Summer is rolling, passing me by. It’s too hot to go out right now even though my psoriasis is melting away and after another cignoline 0.2% treatment my legs look clean and arms, and my hands totally good. The Soriatene does its job from the inside as well.
There is hope about which I wasn’t aware until 13th of July when I enetered the dreadful hospital and met Ewa Maciejowska M.D. PhD. Besides that I already do not smoke for two weeks, and do not drink for a month. I always knew I wasn’t addicted to any of these narcotics, it was just a matter of my strong will to quit. I must stay that way for good. No matter what, I won’t let myself down. Well, I know it is going to be a fight when it comes to drinking but I know that smoking won’t be that difficult to put off for ever.
I am often afraid my professional life is over. In Poland where age discrimination is as normal everyday occurence as breathing I do not have too many chances. Although as an actor and singer I may have some good luck. I know I have to chase my chances. In few minutes I am going to call an agency and set an appointment for the audition….
Andreas did not call and did not come last night. I expected this. I promised myslef I am not going to take this boy seriously anymore. He is losing the rest of my respect. Why does he do it?
If he comes again I am going to talk to him about us and what this is all about. I have a hunch why he behaves the way he does but I am not 100% sure yet. Thinking about my future conversation with him I am not so sure if any positive outcome is possible. He may want to push the subject away, and as far as I now him, he might say that he does not care or that it was I who created the problem.
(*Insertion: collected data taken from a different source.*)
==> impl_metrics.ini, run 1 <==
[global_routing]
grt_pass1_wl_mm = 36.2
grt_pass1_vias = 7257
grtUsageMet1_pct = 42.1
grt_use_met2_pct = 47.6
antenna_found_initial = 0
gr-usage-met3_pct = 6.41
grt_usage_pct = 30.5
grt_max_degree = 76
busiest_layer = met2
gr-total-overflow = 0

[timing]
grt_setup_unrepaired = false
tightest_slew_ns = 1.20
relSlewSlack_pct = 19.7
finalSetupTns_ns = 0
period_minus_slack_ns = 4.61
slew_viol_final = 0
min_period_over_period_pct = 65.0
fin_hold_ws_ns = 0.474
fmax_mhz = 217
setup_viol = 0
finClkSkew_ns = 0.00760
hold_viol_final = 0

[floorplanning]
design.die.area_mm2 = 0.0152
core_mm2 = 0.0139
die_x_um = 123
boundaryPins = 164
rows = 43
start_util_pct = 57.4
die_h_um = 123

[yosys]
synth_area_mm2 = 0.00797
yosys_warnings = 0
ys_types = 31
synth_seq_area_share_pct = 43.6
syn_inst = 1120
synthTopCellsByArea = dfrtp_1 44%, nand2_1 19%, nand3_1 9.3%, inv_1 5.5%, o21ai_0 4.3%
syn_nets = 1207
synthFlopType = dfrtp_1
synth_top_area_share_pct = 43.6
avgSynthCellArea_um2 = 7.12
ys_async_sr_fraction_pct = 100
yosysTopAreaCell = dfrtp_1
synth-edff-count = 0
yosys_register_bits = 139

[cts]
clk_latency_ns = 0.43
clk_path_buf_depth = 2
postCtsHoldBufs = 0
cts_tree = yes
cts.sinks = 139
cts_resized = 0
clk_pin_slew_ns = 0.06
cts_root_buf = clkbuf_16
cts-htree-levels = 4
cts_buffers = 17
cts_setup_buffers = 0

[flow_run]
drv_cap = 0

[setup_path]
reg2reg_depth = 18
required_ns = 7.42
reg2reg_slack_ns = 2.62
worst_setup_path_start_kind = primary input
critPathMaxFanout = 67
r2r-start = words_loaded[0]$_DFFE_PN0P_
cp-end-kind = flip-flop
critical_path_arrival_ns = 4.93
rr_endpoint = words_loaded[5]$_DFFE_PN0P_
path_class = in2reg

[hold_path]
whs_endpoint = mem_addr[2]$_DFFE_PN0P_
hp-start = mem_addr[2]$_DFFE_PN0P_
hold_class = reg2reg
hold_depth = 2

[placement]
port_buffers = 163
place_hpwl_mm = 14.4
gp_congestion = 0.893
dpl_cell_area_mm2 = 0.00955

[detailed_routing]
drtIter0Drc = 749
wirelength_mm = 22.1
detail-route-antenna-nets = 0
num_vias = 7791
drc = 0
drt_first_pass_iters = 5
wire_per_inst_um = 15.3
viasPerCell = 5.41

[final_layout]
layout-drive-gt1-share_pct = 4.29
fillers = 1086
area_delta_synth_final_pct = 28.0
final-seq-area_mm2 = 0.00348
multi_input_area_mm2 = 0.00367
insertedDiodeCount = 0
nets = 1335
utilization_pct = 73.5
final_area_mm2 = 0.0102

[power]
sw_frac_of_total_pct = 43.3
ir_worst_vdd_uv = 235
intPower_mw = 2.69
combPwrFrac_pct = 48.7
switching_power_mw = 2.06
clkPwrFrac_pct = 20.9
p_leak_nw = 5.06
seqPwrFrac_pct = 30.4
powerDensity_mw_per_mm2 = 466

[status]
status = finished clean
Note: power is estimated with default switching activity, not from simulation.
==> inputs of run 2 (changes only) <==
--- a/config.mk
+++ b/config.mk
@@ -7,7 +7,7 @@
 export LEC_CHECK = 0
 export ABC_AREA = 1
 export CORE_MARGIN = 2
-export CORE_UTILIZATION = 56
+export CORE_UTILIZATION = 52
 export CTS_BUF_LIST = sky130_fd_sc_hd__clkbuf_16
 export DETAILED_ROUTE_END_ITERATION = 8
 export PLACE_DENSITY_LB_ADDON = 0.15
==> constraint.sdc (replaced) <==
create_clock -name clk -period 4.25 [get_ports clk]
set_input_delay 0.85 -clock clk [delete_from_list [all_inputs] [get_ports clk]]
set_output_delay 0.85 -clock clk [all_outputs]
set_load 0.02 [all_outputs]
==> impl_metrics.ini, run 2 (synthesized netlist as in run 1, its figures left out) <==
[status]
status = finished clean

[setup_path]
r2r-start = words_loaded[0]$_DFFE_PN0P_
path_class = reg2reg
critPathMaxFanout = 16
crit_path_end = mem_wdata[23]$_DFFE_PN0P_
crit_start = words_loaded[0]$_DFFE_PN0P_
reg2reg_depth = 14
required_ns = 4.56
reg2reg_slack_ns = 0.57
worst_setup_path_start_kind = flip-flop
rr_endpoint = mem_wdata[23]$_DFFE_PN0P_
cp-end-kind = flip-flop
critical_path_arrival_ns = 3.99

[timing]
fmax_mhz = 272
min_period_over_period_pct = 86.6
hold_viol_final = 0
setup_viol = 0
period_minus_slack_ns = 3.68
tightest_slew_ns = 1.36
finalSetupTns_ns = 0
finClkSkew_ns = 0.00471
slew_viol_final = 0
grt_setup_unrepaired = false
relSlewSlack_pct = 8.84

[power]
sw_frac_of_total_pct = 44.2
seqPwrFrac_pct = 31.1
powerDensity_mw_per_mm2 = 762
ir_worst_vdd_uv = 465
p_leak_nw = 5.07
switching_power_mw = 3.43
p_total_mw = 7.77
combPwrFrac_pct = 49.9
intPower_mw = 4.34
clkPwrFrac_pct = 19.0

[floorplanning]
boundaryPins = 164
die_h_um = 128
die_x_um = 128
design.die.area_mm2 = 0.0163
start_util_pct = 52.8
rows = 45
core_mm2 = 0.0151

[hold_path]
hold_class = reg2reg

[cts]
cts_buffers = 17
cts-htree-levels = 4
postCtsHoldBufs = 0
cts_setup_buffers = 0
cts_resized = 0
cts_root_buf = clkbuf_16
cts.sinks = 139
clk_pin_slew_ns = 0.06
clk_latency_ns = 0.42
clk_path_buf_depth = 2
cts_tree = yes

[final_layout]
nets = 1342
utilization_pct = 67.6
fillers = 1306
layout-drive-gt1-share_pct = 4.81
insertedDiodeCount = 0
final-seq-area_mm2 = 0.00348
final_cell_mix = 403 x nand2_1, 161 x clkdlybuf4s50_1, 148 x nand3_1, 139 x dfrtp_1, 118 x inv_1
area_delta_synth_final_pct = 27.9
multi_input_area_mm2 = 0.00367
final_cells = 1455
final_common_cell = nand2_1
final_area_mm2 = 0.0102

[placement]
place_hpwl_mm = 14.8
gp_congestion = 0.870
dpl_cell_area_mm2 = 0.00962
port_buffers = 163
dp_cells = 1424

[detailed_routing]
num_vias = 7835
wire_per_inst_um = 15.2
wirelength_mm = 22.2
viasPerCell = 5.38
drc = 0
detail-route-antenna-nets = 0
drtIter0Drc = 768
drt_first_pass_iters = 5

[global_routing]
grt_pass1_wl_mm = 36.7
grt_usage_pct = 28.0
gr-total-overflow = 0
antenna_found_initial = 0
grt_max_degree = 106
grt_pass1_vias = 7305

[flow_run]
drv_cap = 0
==> src/rtl/ula_vtiming_prog.sv <==
// ula_vtiming_prog: runtime-programmable Spectrum raster timing generator.
// Shadow timing registers are written by the CPU port decoder and copied
// into the active set only at frame wrap, so a mode change never tears.
// Ports: clk_sys/reset (sync, active high), ce_pix pixel enable,
//   cfg_we/cfg_addr/cfg_din/cfg_dout shadow register access,
//   hc/vc counters, border, HSync/VSync/HBlank/VBlank, nINT, line_int,
//   frame_start, flash_cnt.
// Optional macro ULA_VTIMING_LINE_INT_EN adds the raster line interrupt
// (registers D/E); without it line_int is 0 and D/E read as 0.
module ula_vtiming_prog #(
    parameter int HCW  = 9,
    parameter int VCW  = 9,
    parameter int HACT = 256,
    parameter int VACT = 192,
    parameter int INTW = 7
) (
    input  logic           clk_sys,
    input  logic           reset,
    input  logic           ce_pix,
    input  logic           cfg_we,
    input  logic [3:0]     cfg_addr,
    input  logic [15:0]    cfg_din,
    output logic [15:0]    cfg_dout,
    output logic [HCW-1:0] hc,
    output logic [VCW-1:0] vc,
    output logic           border,
    output logic           HSync,
    output logic           VSync,
    output logic           HBlank,
    output logic           VBlank,
    output logic           nINT,
    output logic           line_int,
    output logic           frame_start,
    output logic [4:0]     flash_cnt
);

    typedef struct packed {
        logic [HCW-1:0]  htotal;
        logic [VCW-1:0]  vtotal;
        logic [HCW-1:0]  hbls;
        logic [HCW-1:0]  hble;
        logic [HCW-1:0]  hss;
        logic [HCW-1:0]  hse;
        logic [VCW-1:0]  vbls;
        logic [VCW-1:0]  vble;
        logic [VCW-1:0]  vss;
        logic [VCW-1:0]  vse;
        logic [VCW-1:0]  intline;
        logic [HCW-1:0]  inthpos;
        logic [INTW-1:0] intlen;
`ifdef ULA_VTIMING_LINE_INT_EN
        logic [VCW-1:0]  lintline;
        logic            lintctl;
`endif
    } regs_t;

    // ZX48 timing
    function automatic regs_t regs_rst();
        regs_t r;
        r         = '0;
        r.htotal  = HCW'(447);
        r.vtotal  = VCW'(311);
        r.hbls    = HCW'(312);
        r.hble    = HCW'(416);
        r.hss     = HCW'(336);
        r.hse     = HCW'(368);
        r.vbls    = VCW'(232);
        r.vble    = VCW'(257);
        r.vss     = VCW'(240);
        r.vse     = VCW'(244);
        r.intline = VCW'(248);
        r.inthpos = HCW'(4);
        r.intlen  = INTW'(63);
        return r;
    endfunction

    localparam regs_t          REGS_RST = regs_rst();
    localparam logic [HCW-1:0] HACT_W   = HCW'(HACT);
    localparam logic [VCW-1:0] VACT_W   = VCW'(VACT);

    // Set/clear with hold; set wins when start == end.
    function automatic logic hset(input logic cur,
                                  input logic [HCW-1:0] p,
                                  input logic [HCW-1:0] s,
                                  input logic [HCW-1:0] e);
        if (p == s) return 1'b1;
        if (p == e) return 1'b0;
        return cur;
    endfunction

    function automatic logic vset(input logic cur,
                                  input logic [VCW-1:0] p,
                                  input logic [VCW-1:0] s,
                                  input logic [VCW-1:0] e);
        if (p == s) return 1'b1;
        if (p == e) return 1'b0;
        return cur;
    endfunction

    regs_t           shadow_q, shadow_d;
    regs_t           active_q, active_d;
    regs_t           eff;
    logic [HCW-1:0]  hc_q, hc_d, hc_nx;
    logic [VCW-1:0]  vc_q, vc_d, vc_nx;
    logic            hwrap, vwrap, fwrap;
    logic [4:0]      flash_q, flash_d;
    logic            border_q, border_d;
    logic            hsync_q, hsync_d;
    logic            hblank_q, hblank_d;
    logic            vsync_q, vsync_d;
    logic            vblank_q, vblank_d;
    logic            int_q, int_d;
    logic [INTW-1:0] int_cnt_q, int_cnt_d;
    logic            fstart_q, fstart_d;
    logic            cfg_din_unused;

    assign cfg_din_unused = ^cfg_din;

    always_comb begin
        shadow_d  = shadow_q;
        active_d  = active_q;
        hc_d      = hc_q;
        vc_d      = vc_q;
        flash_d   = flash_q;
        border_d  = border_q;
        hsync_d   = hsync_q;
        hblank_d  = hblank_q;
        vsync_d   = vsync_q;
        vblank_d  = vblank_q;
        int_d     = int_q;
        int_cnt_d = int_cnt_q;
        fstart_d  = fstart_q;

        hwrap = (hc_q == active_q.htotal);
        vwrap = (vc_q == active_q.vtotal);
        fwrap = hwrap && vwrap;
        hc_nx = hwrap ? '0 : hc_q + HCW'(1);
        if (!hwrap)
            vc_nx = vc_q;
        else
            vc_nx = vwrap ? '0 : vc_q + VCW'(1);

        // Decode at the new position with the registers that will be
        // in force there, i.e. the shadow set on the wrap cycle.
        eff = fwrap ? shadow_q : active_q;

        if (ce_pix) begin
            hc_d     = hc_nx;
            vc_d     = vc_nx;
            fstart_d = fwrap;
            if (fwrap) begin
                active_d = shadow_q;
                flash_d  = flash_q + 5'd1;
            end
            border_d = (hc_nx >= HACT_W) | (vc_nx >= VACT_W);
            hblank_d = hset(hblank_q, hc_nx, eff.hbls, eff.hble);
            hsync_d  = hset(hsync_q, hc_nx, eff.hss, eff.hse);
            vblank_d = vset(vblank_q, vc_nx, eff.vbls, eff.vble);
            vsync_d  = vset(vsync_q, vc_nx, eff.vss, eff.vse);
            if (int_q) begin
                if (int_cnt_q == '0)
                    int_d = 1'b0;
                else
                    int_cnt_d = int_cnt_q - INTW'(1);
            end else if (vc_nx == eff.intline &&
                         hc_nx == eff.inthpos) begin
                int_d     = 1'b1;
                int_cnt_d = eff.intlen;
            end
        end

        if (cfg_we) begin
            case (cfg_addr)
                4'h0: shadow_d.htotal  = cfg_din[HCW-1:0];
                4'h1: shadow_d.vtotal  = cfg_din[VCW-1:0];
                4'h2: shadow_d.hbls    = cfg_din[HCW-1:0];
                4'h3: shadow_d.hble    = cfg_din[HCW-1:0];
                4'h4: shadow_d.hss     = cfg_din[HCW-1:0];
                4'h5: shadow_d.hse     = cfg_din[HCW-1:0];
                4'h6: shadow_d.vbls    = cfg_din[VCW-1:0];
                4'h7: shadow_d.vble    = cfg_din[VCW-1:0];
                4'h8: shadow_d.vss     = cfg_din[VCW-1:0];
                4'h9: shadow_d.vse     = cfg_din[VCW-1:0];
                4'hA: shadow_d.intline = cfg_din[VCW-1:0];
                4'hB: shadow_d.inthpos = cfg_din[HCW-1:0];
                4'hC: shadow_d.intlen  = cfg_din[INTW-1:0];
`ifdef ULA_VTIMING_LINE_INT_EN
                4'hD: shadow_d.lintline = cfg_din[VCW-1:0];
                4'hE: shadow_d.lintctl  = cfg_din[0];
`endif
                default: ;
            endcase
        end
    end

`ifdef ULA_VTIMING_LINE_INT_EN
    logic line_int_q, line_int_d;

    always_comb begin
        line_int_d = line_int_q;
        if (ce_pix)
            line_int_d = eff.lintctl && (vc_nx == eff.lintline) &&
                         (hc_nx == '0);
    end

    always_ff @(posedge clk_sys) begin
        if (reset)
            line_int_q <= 1'b0;
        else
            line_int_q <= line_int_d;
    end

    assign line_int = line_int_q;
`else
    assign line_int = 1'b0;
`endif

    always_ff @(posedge clk_sys) begin
        if (reset) begin
            shadow_q  <= REGS_RST;
            active_q  <= REGS_RST;
            hc_q      <= '0;
            vc_q      <= '0;
            flash_q   <= '0;
            border_q  <= 1'b0;
            hsync_q   <= 1'b0;
            hblank_q  <= 1'b0;
            vsync_q   <= 1'b0;
            vblank_q  <= 1'b0;
            int_q     <= 1'b0;
            int_cnt_q <= '0;
            fstart_q  <= 1'b0;
        end else begin
            shadow_q  <= shadow_d;
            active_q  <= active_d;
            hc_q      <= hc_d;
            vc_q      <= vc_d;
            flash_q   <= flash_d;
            border_q  <= border_d;
            hsync_q   <= hsync_d;
            hblank_q  <= hblank_d;
            vsync_q   <= vsync_d;
            vblank_q  <= vblank_d;
            int_q     <= int_d;
            int_cnt_q <= int_cnt_d;
            fstart_q  <= fstart_d;
        end
    end

    always_comb begin
        cfg_dout = '0;
        case (cfg_addr)
            4'h0: cfg_dout = 16'(shadow_q.htotal);
            4'h1: cfg_dout = 16'(shadow_q.vtotal);
            4'h2: cfg_dout = 16'(shadow_q.hbls);
            4'h3: cfg_dout = 16'(shadow_q.hble);
            4'h4: cfg_dout = 16'(shadow_q.hss);
            4'h5: cfg_dout = 16'(shadow_q.hse);
            4'h6: cfg_dout = 16'(shadow_q.vbls);
            4'h7: cfg_dout = 16'(shadow_q.vble);
            4'h8: cfg_dout = 16'(shadow_q.vss);
            4'h9: cfg_dout = 16'(shadow_q.vse);
            4'hA: cfg_dout = 16'(shadow_q.intline);
            4'hB: cfg_dout = 16'(shadow_q.inthpos);
            4'hC: cfg_dout = 16'(shadow_q.intlen);
`ifdef ULA_VTIMING_LINE_INT_EN
            4'hD: cfg_dout = 16'(shadow_q.lintline);
            4'hE: cfg_dout = 16'(shadow_q.lintctl);
`endif
            default: cfg_dout = '0;
        endcase
    end

    assign hc          = hc_q;
    assign vc          = vc_q;
    assign border      = border_q;
    assign HSync       = hsync_q;
    assign HBlank      = hblank_q;
    assign VSync       = vsync_q;
    assign VBlank      = vblank_q;
    assign nINT        = ~int_q;
    assign frame_start = fstart_q;
    assign flash_cnt   = flash_q;

endmodule
### config.mk
export PLATFORM = sky130hd
export DESIGN_NAME = truth_table_sweeper
export DESIGN_NICKNAME = d
export VERILOG_FILES = /design/src/rtl/truth_table_sweeper.sv
export SDC_FILE = /design/constraint.sdc
export NUM_CORES = 1
export LEC_CHECK = 0
export ABC_AREA = 1
export BUFFER_PORTS_ARGS = -buffer_cell sky130_fd_sc_hd__buf_2
export CAP_MARGIN = 0
export CORE_MARGIN = 5
export CORE_UTILIZATION = 36
export CTS_CLUSTER_SIZE = 40
export DETAILED_ROUTE_END_ITERATION = 10
export MAX_ROUTING_LAYER = met4
export PLACE_DENSITY_LB_ADDON = 0.15
export SETUP_SLACK_MARGIN = 0.02
export SLEW_MARGIN = 20
export SYNTH_ARGS = -nofsm -noshare
export SYNTH_HDL_FRONTEND = slang
export SYNTH_SLANG_ARGS = --single-unit
export TNS_END_PERCENT = 5
### constraint.sdc
create_clock -name clk -period 3.9 [get_ports clk]
set_clock_uncertainty 0.15 [all_clocks]
set_input_delay 0.975 -clock clk [delete_from_list [all_inputs] [get_ports clk]]
set_output_delay 0.975 -clock clk [all_outputs]
set_load 0.005 [all_outputs]
==> config.mk <==
export PLATFORM = sky130hd
export DESIGN_NAME = decoder_3x8_seq_flat
export DESIGN_NICKNAME = d
export VERILOG_FILES = /design/src/rtl/decoder_3x8_seq_if.sv /design/src/rtl/decoder_3x8_seq.sv /design/src/flat_wrapper.sv
export SDC_FILE = /design/constraint.sdc
export NUM_CORES = 1
export LEC_CHECK = 0
export BUFFER_PORTS_ARGS = -buffer_cell sky130_fd_sc_hd__buf_4
export CAP_MARGIN = 20
export CORE_MARGIN = 1
export CORE_UTILIZATION = 30
export DETAILED_ROUTE_END_ITERATION = 8
export HOLD_SLACK_MARGIN = 0.02
export RECOVER_POWER = 50
export SKIP_LAST_GASP = 1
export SLEW_MARGIN = 20
export SYNTH_ARGS = -nofsm -noshare
export SYNTH_HDL_FRONTEND = slang
export SYNTH_SLANG_ARGS = --single-unit
==> constraint.sdc <==
create_clock -name clk -period 3.05 [get_ports clk]
set_clock_uncertainty 0.05 [all_clocks]
set_input_delay 0.4575 -clock clk [delete_from_list [all_inputs] [get_ports clk]]
set_output_delay 0.4575 -clock clk [all_outputs]
set_load 0.005 [all_outputs]
## src/rtl/alu593_exec_unit.sv

```systemverilog
// ALU593 execution unit: accepts one op per start while idle and returns a 16-bit result with a done pulse.
// Latency is 1 cycle, or 9 for mul and 10 for sp_func1 (iterative shift-add); start while busy is dropped.
module alu593_exec_unit #(
    parameter int DATA_W = 8,
    parameter int RES_W  = 16
) (
    input  logic              clk,
    input  logic              reset_n,
    input  logic              start,
    input  logic [3:0]        op,
    input  logic [DATA_W-1:0] A,
    input  logic [DATA_W-1:0] B,
    output logic              busy,
    output logic              done,
    output logic [RES_W-1:0]  result,
    output logic              err
);
    localparam int CNT_W = $clog2(DATA_W) + 1;

    localparam logic [3:0] OP_NOP   = 4'd0;
    localparam logic [3:0] OP_ADD   = 4'd1;
    localparam logic [3:0] OP_AND   = 4'd2;
    localparam logic [3:0] OP_XOR   = 4'd3;
    localparam logic [3:0] OP_MUL   = 4'd4;
    localparam logic [3:0] OP_SPF1  = 4'd5;
    localparam logic [3:0] OP_SPF2  = 4'd6;
    localparam logic [3:0] OP_SPF3  = 4'd7;
    localparam logic [3:0] OP_LOAD  = 4'd8;
    localparam logic [3:0] OP_STORE = 4'd9;
    localparam logic [3:0] OP_NOP1  = 4'd15;

    typedef enum logic [1:0] {S_IDLE, S_EXEC1, S_MULT, S_ACCUM} state_t;

    state_t             state_q;
    logic [3:0]         op_q;
    logic [DATA_W-1:0]  a_q, b_q, stor_q, mplier_q;
    logic [RES_W-1:0]   mcand_q, prod_q, result_q;
    logic [CNT_W-1:0]   cnt_q;
    logic               busy_q, done_q, err_q;

    logic [RES_W-1:0]   exec_res_d;
    logic               exec_err_d, exec_keep_d;
    logic [RES_W-1:0]   a_ext, b_ext;

    assign a_ext = RES_W'(a_q);
    assign b_ext = RES_W'(b_q);

    // Single-cycle ops; subtraction wraps at RES_W so a borrow sign-extends naturally.
    always_comb begin
        exec_res_d  = '0;
        exec_err_d  = 1'b0;
        exec_keep_d = 1'b0;
        case (op_q)
            OP_NOP, OP_NOP1: exec_keep_d = 1'b1;
            OP_ADD:          exec_res_d  = a_ext + b_ext;
            OP_AND:          exec_res_d  = a_ext & b_ext;
            OP_XOR:          exec_res_d  = a_ext ^ b_ext;
            OP_SPF2:         exec_res_d  = a_ext - b_ext;
            OP_SPF3:         exec_res_d  = {b_q, a_q};
            OP_LOAD:         exec_res_d  = RES_W'(stor_q);
            OP_STORE:        exec_res_d  = a_ext;
            default:         exec_err_d  = 1'b1;
        endcase
    end

    always_ff @(posedge clk or negedge reset_n) begin
        if (!reset_n) begin
            state_q  <= S_IDLE;
            op_q     <= '0;
            a_q      <= '0;
            b_q      <= '0;
            stor_q   <= '0;
            mplier_q <= '0;
            mcand_q  <= '0;
            prod_q   <= '0;
            cnt_q    <= '0;
            result_q <= '0;
            busy_q   <= 1'b0;
            done_q   <= 1'b0;
            err_q    <= 1'b0;
        end else begin
            done_q <= 1'b0;
            err_q  <= 1'b0;
            case (state_q)
                S_IDLE: begin
                    if (start) begin
                        op_q   <= op;
                        a_q    <= A;
                        b_q    <= B;
                        busy_q <= 1'b1;
                        if (op == OP_MUL || op == OP_SPF1) begin
                            state_q  <= S_MULT;
                            mcand_q  <= RES_W'(A);
                            mplier_q <= B;
                            prod_q   <= '0;
                            cnt_q    <= '0;
                        end else begin
                            state_q <= S_EXEC1;
                        end
                    end
                end
                S_EXEC1: begin
                    done_q  <= 1'b1;
                    err_q   <= exec_err_d;
                    busy_q  <= 1'b0;
                    state_q <= S_IDLE;
                    if (!exec_keep_d) result_q <= exec_res_d;
                    if (op_q == OP_STORE) stor_q <= a_q;
                end
                S_MULT: begin
                    // One multiplier bit per cycle, then one extra cycle to publish or accumulate.
                    if (cnt_q == CNT_W'(DATA_W)) begin
                        if (op_q == OP_MUL) begin
                            result_q <= prod_q;
                            done_q   <= 1'b1;
                            busy_q   <= 1'b0;
                            state_q  <= S_IDLE;
                        end else begin
                            state_q <= S_ACCUM;
                        end
                    end else begin
                        if (mplier_q[0]) prod_q <= prod_q + mcand_q;
                        mcand_q  <= mcand_q << 1;
                        mplier_q <= mplier_q >> 1;
                        cnt_q    <= cnt_q + 1'b1;
                    end
                end
                S_ACCUM: begin
                    result_q <= prod_q + RES_W'(stor_q);
                    done_q   <= 1'b1;
                    busy_q   <= 1'b0;
                    state_q  <= S_IDLE;
                end
                default: state_q <= S_IDLE;
            endcase
        end
    end

    assign busy   = busy_q;
    assign done   = done_q;
    assign err    = err_q;
    assign result = result_q;
endmodule
```
===== src/rtl/decode_queue.sv =====
// decode_queue: registered decode FIFO that classifies fetched instructions on their way to execute
// Ports: clk, reset (synchronous, active-high, wins over flush); flush drops queued and offered entries;
//    in_valid/in_ready/in_pc/in_instr fetch side; out_valid/out_ready/out_pc/out_instr/out_class/out_ri
//    head entry; count is the current occupancy.
// Build option: define DECODE_COP0_EN to classify MFC0/MTC0/ERET as COP0 (class 4); otherwise opcode 0x10 is RI.
module decode_queue #(
   parameter int DEPTH    = 4,
   parameter int PC_WIDTH = 32
) (
   input  logic                       clk,
   input  logic                       reset,
   input  logic                       flush,
   input  logic                       in_valid,
   output logic                       in_ready,
   input  logic [PC_WIDTH-1:0]        in_pc,
   input  logic [31:0]                in_instr,
   output logic                       out_valid,
   input  logic                       out_ready,
   output logic [PC_WIDTH-1:0]        out_pc,
   output logic [31:0]                out_instr,
   output logic [2:0]                 out_class,
   output logic                       out_ri,
   output logic [$clog2(DEPTH+1)-1:0] count
);
   localparam int PW = $clog2(DEPTH);
   localparam int CW = $clog2(DEPTH + 1);
   logic [PC_WIDTH-1:0] r_pc    [DEPTH];
   logic [31:0]         r_instr [DEPTH];
   logic [2:0]          r_class [DEPTH];
   logic [PW-1:0]       r_head, r_tail;
   logic [CW-1:0]       r_count;
   logic                w_push, w_pop;
   logic [2:0]          w_class;
   logic [5:0]          w_op;
   logic [4:0]          w_rt;

   function automatic logic [PW-1:0] nxt(input logic [PW-1:0] p);
      return p == PW'(DEPTH - 1) ? '0 : p + PW'(1);
   endfunction

   assign w_op      = in_instr[31:26];
   assign w_rt      = in_instr[20:16];
   // in_ready looks only at occupancy, so a full queue refuses a push even while popping
   assign in_ready  = r_count != CW'(DEPTH);
   assign out_valid = r_count != '0;
   assign w_push    = in_valid & in_ready & ~flush;
   assign w_pop     = out_valid & out_ready & ~flush;
   assign count     = r_count;
   assign out_pc    = r_pc[r_head];
   assign out_instr = r_instr[r_head];
   assign out_class = r_class[r_head];
   assign out_ri    = out_class == 3'd7;

   always_comb begin
      w_class = 3'd7;
      case (w_op)
         6'h00: w_class = 3'd0;
         6'h01: w_class = (w_rt == 5'h00 || w_rt == 5'h01 || w_rt == 5'h10 || w_rt == 5'h11) ? 3'd1 : 3'd7;
         6'h02, 6'h03, 6'h04, 6'h05, 6'h06, 6'h07: w_class = 3'd1;
         6'h08, 6'h09, 6'h0A, 6'h0B, 6'h0C, 6'h0D, 6'h0E, 6'h0F: w_class = 3'd2;
         6'h20, 6'h21, 6'h23, 6'h24, 6'h25, 6'h28, 6'h29, 6'h2B: w_class = 3'd3;
`ifdef DECODE_COP0_EN
         6'h10: w_class = (in_instr[25:21] == 5'h00 || in_instr[25:21] == 5'h04 ||
                           (in_instr[25:21] == 5'h10 && in_instr[5:0] == 6'h18)) ? 3'd4 : 3'd7;
`endif
         default: w_class = 3'd7;
      endcase
   end

   always_ff @(posedge clk) begin
      if (w_push) begin
         r_pc[r_tail]    <= in_pc;
         r_instr[r_tail] <= in_instr;
         r_class[r_tail] <= w_class;
      end
   end

   always_ff @(posedge clk) begin
      if (reset || flush) begin
         r_head  <= '0;
         r_tail  <= '0;
         r_count <= '0;
      end else begin
         if (w_push) r_tail <= nxt(r_tail);
         if (w_pop) r_head <= nxt(r_head);
         r_count <= r_count + CW'(w_push) - CW'(w_pop);
      end
   end
endmodule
But I can’t let it go the way it is. I have to confront him about our relationship and find out how does he see it. However, I do not expect him soon in my house. To be frank, I do not care if he comes or not. I must calm myself down in order to get rid of my psoriasis. I have to detoxify myself physically and mentally in order to stay away from this scourge. People with toxic attitudes like my bitch mother and Andreas do not help at all. I must focus on myself and move on.
I did it! I called the agent and set up my audition on Thursday at 1 pm. He informed me what they expect from me and those things are:
1. They are going to take some pictures of me
2. They are going to tape record me while I am talking about myself.
3. They are going to ask me to improvise a scene while some “director” will watch me perform.
It is not too much. I am a bit surprised but ok. If I am going to have a professional agent who is going to take care of my career that is what I wanted. I do not have to pay them any fees. This is good news for me for I do not have any money. None, zilch, zip, nada. Until this Friday I am not going to have any doe. I just went to buy 4 lbs of potatoes and 2 peaches and I run out of money.
How I am going to go to the audition if I do not have any money for a bus?
Oh well, my sister will help. I am sure of it.
Anyway, I am not jumping from joy yet. It is just one auditions for my prospective agent. I know I can do a lot ad I know they may get a lot of money out of my contracts if they find me a lot of work. I am sure I am good and I can generate a lot of doe for myself and for them. So…let’s do it!!!